Expected outputs at this stage of the clinical safety process which will be reflected in the risk management file.
Clinical risk management file
The purpose of the clinical risk management file is to provide a physical or logical repository of all records and documents that are produced by the clinical risk management process and required as stated in the suppliers CSMS and DCB0129. If the documents are referenced from the clinical risk management file, then they must be capable of being retrieved.
This is maintained for the functionality that is being delivered to the health organisation. This should include any hazards that have been identified as part of the development cycle and those that have been identified by the customer and are system related in the pre go-live phase. A baseline hazard log is produced at the commencement of the project and is subsequently maintained throughout the project lifecycle. It is the responsibility of the CSO to make sure the hazard log is reviewed and updated as required.

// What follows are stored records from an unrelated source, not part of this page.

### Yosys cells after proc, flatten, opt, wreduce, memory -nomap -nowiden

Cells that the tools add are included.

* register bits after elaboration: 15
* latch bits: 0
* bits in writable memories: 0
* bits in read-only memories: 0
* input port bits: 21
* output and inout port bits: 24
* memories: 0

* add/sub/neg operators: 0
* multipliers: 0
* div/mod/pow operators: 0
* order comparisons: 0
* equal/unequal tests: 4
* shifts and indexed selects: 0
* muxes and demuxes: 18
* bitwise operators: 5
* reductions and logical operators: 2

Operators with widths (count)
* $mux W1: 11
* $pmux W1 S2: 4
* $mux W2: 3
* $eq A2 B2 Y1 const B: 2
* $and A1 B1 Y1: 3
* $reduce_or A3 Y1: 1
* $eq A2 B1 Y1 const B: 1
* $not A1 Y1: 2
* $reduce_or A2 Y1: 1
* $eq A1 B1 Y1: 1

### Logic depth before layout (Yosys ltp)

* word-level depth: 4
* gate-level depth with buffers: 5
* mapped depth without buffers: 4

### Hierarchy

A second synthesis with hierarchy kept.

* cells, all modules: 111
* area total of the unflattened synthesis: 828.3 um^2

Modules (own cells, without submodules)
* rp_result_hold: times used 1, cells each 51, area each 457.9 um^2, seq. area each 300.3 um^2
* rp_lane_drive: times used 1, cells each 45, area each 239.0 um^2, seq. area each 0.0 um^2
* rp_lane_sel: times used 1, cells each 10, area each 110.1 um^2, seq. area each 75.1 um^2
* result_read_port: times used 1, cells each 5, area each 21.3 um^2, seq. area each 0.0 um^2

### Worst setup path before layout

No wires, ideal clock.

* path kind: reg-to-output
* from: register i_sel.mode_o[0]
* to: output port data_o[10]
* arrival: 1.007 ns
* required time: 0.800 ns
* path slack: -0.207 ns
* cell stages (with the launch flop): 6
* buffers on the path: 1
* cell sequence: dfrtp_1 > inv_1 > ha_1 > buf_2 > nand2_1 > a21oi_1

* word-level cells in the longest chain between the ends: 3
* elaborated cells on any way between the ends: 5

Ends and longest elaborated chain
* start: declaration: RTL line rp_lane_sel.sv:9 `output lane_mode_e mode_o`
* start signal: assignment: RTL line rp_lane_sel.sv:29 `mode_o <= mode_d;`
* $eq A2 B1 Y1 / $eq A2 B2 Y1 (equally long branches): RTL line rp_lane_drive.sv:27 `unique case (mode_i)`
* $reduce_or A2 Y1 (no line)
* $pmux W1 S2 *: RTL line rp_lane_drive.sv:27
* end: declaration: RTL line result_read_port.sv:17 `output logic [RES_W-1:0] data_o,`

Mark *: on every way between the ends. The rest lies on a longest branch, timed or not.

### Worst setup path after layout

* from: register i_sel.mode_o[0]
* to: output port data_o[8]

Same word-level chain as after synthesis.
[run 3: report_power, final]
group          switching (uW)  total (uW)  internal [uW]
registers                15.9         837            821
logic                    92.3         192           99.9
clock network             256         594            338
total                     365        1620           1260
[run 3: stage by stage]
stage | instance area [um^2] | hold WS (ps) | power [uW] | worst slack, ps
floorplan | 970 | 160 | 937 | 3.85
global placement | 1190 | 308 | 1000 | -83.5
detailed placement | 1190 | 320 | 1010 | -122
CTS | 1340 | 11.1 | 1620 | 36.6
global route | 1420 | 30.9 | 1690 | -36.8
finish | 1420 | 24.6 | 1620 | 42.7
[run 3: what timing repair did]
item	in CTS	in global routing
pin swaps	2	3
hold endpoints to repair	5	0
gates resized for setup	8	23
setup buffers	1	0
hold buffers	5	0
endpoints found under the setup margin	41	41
==> src/rtl/skip_pkg.sv <==
package skip_pkg;
  localparam int FUNC_W = 3;

  typedef enum logic [FUNC_W-1:0] {
    FN_AND   = 3'd0,
    FN_OR    = 3'd1,
    FN_XOR   = 3'd2,
    FN_XNOR  = 3'd3,
    FN_NAND  = 3'd4,
    FN_NOR   = 3'd5,
    FN_ANDN  = 3'd6,
    FN_ORN   = 3'd7
  } skip_func_e;

  typedef struct packed {
    logic armed;
    logic value;
  } skip_state_t;
endpackage

==> src/rtl/skip_rst_sync.sv <==
module skip_rst_sync #(
  parameter int STAGES = 2
) (
  input  logic clk,
  input  logic rst_n,
  output logic rst_sync_n
);
  logic [STAGES-1:0] chain_q;

  always_ff @(posedge clk or negedge rst_n) begin
    if (!rst_n) chain_q <= '0;
    else        chain_q <= {chain_q[STAGES-2:0], 1'b1};
  end

  assign rst_sync_n = chain_q[STAGES-1];
endmodule

==> src/rtl/skip_func_eval.sv <==
module skip_func_eval
  import skip_pkg::*;
(
  input  logic [FUNC_W-1:0] func,
  input  logic              a,
  input  logic              b,
  output logic              result
);
  always_comb begin
    unique case (skip_func_e'(func))
      FN_AND:  result = a & b;
      FN_OR:   result = a | b;
      FN_XOR:  result = a ^ b;
      FN_XNOR: result = ~(a ^ b);
      FN_NAND: result = ~(a & b);
      FN_NOR:  result = ~(a | b);
      FN_ANDN: result = a & ~b;
      FN_ORN:  result = a | ~b;
      default: result = 1'b0;
    endcase
  end
endmodule

==> src/rtl/skip_pred_reg.sv <==
module skip_pred_reg
  import skip_pkg::*;
(
  input  logic        clk,
  input  logic        rst_n,
  input  logic        set_i,
  input  logic        stop_i,
  input  logic        eval_i,
  output skip_state_t state_o
);
  skip_state_t state_q, state_d;
  logic        upd_en;

  assign upd_en = set_i | stop_i;

  always_comb begin
    state_d = state_q;
    if (set_i) begin
      state_d.armed = 1'b1;
      state_d.value = eval_i;
    end else if (stop_i) begin
      state_d.armed = 1'b0;
      state_d.value = 1'b0;
    end
  end

  always_ff @(posedge clk or negedge rst_n) begin
    if (!rst_n)      state_q <= '0;
    else if (upd_en) state_q <= state_d;
  end

  assign state_o = state_q;

  assert_set_loads_R6: assert property (@(posedge clk) disable iff (!rst_n)
    set_i |=> (state_q.armed && state_q.value == $past(eval_i)));

  assert_stop_clears_R7: assert property (@(posedge clk) disable iff (!rst_n)
    (stop_i && !set_i) |=> !state_q.armed);

  assert_holds_R5: assert property (@(posedge clk) disable iff (!rst_n)
    (!set_i && !stop_i) |=> $stable(state_q));
endmodule
===== config.mk =====
export PLATFORM = sky130hd
export DESIGN_NAME = pfc_gate_seq
export DESIGN_NICKNAME = d
export VERILOG_FILES = /design/src/rtl/pfc_pkg.sv /design/src/rtl/pfc_flag_sync.sv /design/src/rtl/pfc_wdog.sv /design/src/rtl/pfc_ontime.sv /design/src/rtl/pfc_gate_seq.sv
export SDC_FILE = /design/constraint.sdc
export NUM_CORES = 1
export LEC_CHECK = 0
export ABC_AREA = 1
export BUFFER_PORTS_ARGS = -buffer_cell sky130_fd_sc_hd__clkbuf_2
export CAP_MARGIN = 10
export CELL_PAD_IN_SITES_DETAIL_PLACEMENT = 1
export CELL_PAD_IN_SITES_GLOBAL_PLACEMENT = 1
export CORE_UTILIZATION = 44
export CTS_CLUSTER_DIAMETER = 200
export DETAILED_ROUTE_END_ITERATION = 7
export GPL_TIMING_DRIVEN = 0
export PLACE_DENSITY = 0.88
export SLEW_MARGIN = 20
export SYNTH_ARGS = -nofsm -noshare
export SYNTH_HDL_FRONTEND = slang
export SYNTH_HIERARCHICAL = 1
export SYNTH_SLANG_ARGS = --single-unit

===== constraint.sdc =====
create_clock -name clk -period 2.5 [get_ports clk]
set_input_delay 0.125 -clock clk [delete_from_list [all_inputs] [get_ports clk]]
set_output_delay 0.125 -clock clk [all_outputs]
set_load 0.02 [all_outputs]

Such on-going revisions will:
- incorporate new hazards, when identified
- record the mitigation of defined hazards through the implementation of clinical risk control mechanisms whether through design, testing, training or business process change
- reference supporting evidence where available
- record the status of actions
Clinical risk management plan
A clinical risk management plan will be produced at the commencement of each project which gives the risk management approach for that project relating to the delivered functionality. This plan must be updated if key personnel or the nature of the project changes during the development or modification of the health IT system. This plan will be maintained throughout the life of the health IT system.
The clinical safety case is a structured argument which is supported by a body of relevant evidence that provides a compelling, comprehensible and valid case that a system is safe for release. The argument provides an explanation of how the supporting evidence can be interpreted as indicating that the health IT system exhibits an adequate degree of safety, such as by demonstrating compliance with requirements or sufficient mitigation of identified hazards. During the initial stages of the project the safety case is not expected to provide mitigation or residual risk rating but will give evidence of existing controls and initial risk ratings.